--- The data Enclosed Below ---

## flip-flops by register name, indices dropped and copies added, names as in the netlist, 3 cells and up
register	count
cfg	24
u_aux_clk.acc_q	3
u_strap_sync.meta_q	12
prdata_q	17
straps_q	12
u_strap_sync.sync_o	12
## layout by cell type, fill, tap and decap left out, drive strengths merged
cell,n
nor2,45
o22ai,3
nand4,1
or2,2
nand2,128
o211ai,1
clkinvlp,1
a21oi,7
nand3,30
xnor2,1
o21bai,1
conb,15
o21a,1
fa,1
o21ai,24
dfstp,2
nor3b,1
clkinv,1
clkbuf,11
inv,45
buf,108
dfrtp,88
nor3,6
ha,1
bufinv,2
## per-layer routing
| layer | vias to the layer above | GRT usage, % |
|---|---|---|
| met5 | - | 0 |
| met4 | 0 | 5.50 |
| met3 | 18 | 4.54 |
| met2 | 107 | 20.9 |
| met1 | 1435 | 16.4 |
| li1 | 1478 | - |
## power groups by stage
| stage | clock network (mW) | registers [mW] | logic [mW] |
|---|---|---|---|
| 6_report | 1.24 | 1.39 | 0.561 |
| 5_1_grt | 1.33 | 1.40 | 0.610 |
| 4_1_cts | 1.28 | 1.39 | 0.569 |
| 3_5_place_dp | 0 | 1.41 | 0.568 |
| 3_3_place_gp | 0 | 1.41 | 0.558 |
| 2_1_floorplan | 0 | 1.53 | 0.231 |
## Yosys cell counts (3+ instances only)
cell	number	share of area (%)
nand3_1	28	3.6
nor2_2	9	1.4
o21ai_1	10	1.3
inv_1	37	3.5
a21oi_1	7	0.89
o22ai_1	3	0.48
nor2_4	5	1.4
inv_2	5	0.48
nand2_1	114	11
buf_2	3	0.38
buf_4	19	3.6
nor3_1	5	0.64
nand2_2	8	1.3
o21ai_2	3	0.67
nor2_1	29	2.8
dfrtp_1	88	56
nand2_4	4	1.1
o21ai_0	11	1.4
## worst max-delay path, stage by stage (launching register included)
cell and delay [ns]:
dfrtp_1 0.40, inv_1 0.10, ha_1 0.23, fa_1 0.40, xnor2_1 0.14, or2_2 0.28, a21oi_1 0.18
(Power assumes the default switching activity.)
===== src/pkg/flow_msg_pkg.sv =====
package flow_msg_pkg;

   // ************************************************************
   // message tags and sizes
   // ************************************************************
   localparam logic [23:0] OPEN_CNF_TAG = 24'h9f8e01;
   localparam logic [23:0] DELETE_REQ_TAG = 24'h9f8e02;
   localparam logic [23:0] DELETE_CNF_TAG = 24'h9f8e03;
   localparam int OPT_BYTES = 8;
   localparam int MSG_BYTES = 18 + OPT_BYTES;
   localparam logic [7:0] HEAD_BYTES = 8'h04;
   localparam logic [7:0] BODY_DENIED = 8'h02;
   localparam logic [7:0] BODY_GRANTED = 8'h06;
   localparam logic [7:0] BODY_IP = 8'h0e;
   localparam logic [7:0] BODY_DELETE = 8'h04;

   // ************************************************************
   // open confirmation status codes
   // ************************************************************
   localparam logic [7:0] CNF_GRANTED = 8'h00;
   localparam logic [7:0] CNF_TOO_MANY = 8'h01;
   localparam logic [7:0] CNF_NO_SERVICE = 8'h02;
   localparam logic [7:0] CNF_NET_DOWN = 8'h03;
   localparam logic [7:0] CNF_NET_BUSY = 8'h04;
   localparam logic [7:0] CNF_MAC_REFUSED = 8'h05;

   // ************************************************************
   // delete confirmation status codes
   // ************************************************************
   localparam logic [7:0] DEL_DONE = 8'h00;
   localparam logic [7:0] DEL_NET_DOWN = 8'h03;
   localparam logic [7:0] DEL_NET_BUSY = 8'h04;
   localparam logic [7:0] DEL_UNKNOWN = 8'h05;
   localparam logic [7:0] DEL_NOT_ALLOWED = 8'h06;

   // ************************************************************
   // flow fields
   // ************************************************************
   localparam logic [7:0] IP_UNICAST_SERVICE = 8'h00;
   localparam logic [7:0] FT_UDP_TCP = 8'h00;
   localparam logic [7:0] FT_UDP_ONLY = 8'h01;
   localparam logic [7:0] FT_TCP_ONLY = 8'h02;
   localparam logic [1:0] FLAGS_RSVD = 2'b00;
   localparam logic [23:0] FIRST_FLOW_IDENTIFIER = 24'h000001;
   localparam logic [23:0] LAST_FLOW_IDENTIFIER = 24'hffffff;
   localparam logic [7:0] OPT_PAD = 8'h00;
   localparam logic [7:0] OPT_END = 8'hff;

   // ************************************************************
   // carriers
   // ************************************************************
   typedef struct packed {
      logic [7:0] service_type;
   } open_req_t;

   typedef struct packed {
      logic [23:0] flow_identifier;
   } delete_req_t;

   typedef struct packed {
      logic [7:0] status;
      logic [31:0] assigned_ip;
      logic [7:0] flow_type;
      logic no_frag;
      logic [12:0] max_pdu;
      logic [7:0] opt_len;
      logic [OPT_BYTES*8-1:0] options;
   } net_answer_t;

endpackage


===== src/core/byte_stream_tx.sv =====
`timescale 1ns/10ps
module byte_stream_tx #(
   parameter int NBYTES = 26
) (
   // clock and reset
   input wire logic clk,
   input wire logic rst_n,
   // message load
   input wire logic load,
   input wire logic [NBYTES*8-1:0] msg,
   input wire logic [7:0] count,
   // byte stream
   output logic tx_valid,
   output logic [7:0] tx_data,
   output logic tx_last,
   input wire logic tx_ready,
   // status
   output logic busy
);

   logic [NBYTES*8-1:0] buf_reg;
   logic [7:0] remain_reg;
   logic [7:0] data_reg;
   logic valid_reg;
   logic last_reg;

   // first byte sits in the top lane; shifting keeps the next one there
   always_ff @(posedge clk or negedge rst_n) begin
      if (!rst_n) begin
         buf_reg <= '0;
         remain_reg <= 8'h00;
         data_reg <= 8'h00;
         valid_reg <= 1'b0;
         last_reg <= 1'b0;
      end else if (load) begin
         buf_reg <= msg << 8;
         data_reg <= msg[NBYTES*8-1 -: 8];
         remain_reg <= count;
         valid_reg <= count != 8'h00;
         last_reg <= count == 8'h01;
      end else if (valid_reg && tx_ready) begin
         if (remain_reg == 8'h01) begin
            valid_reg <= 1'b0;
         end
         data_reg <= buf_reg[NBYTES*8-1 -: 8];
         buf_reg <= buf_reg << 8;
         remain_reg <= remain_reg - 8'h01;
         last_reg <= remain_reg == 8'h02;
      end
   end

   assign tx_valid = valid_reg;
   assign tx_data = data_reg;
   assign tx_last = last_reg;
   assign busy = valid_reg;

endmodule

--- End of Enclosed The data ---

__Exercise goal__: Find every line of the data that includes the string "layer". Copy each of those lines.

__Response__:
## per-layer routing
| layer | vias to the layer above | GRT usage, % |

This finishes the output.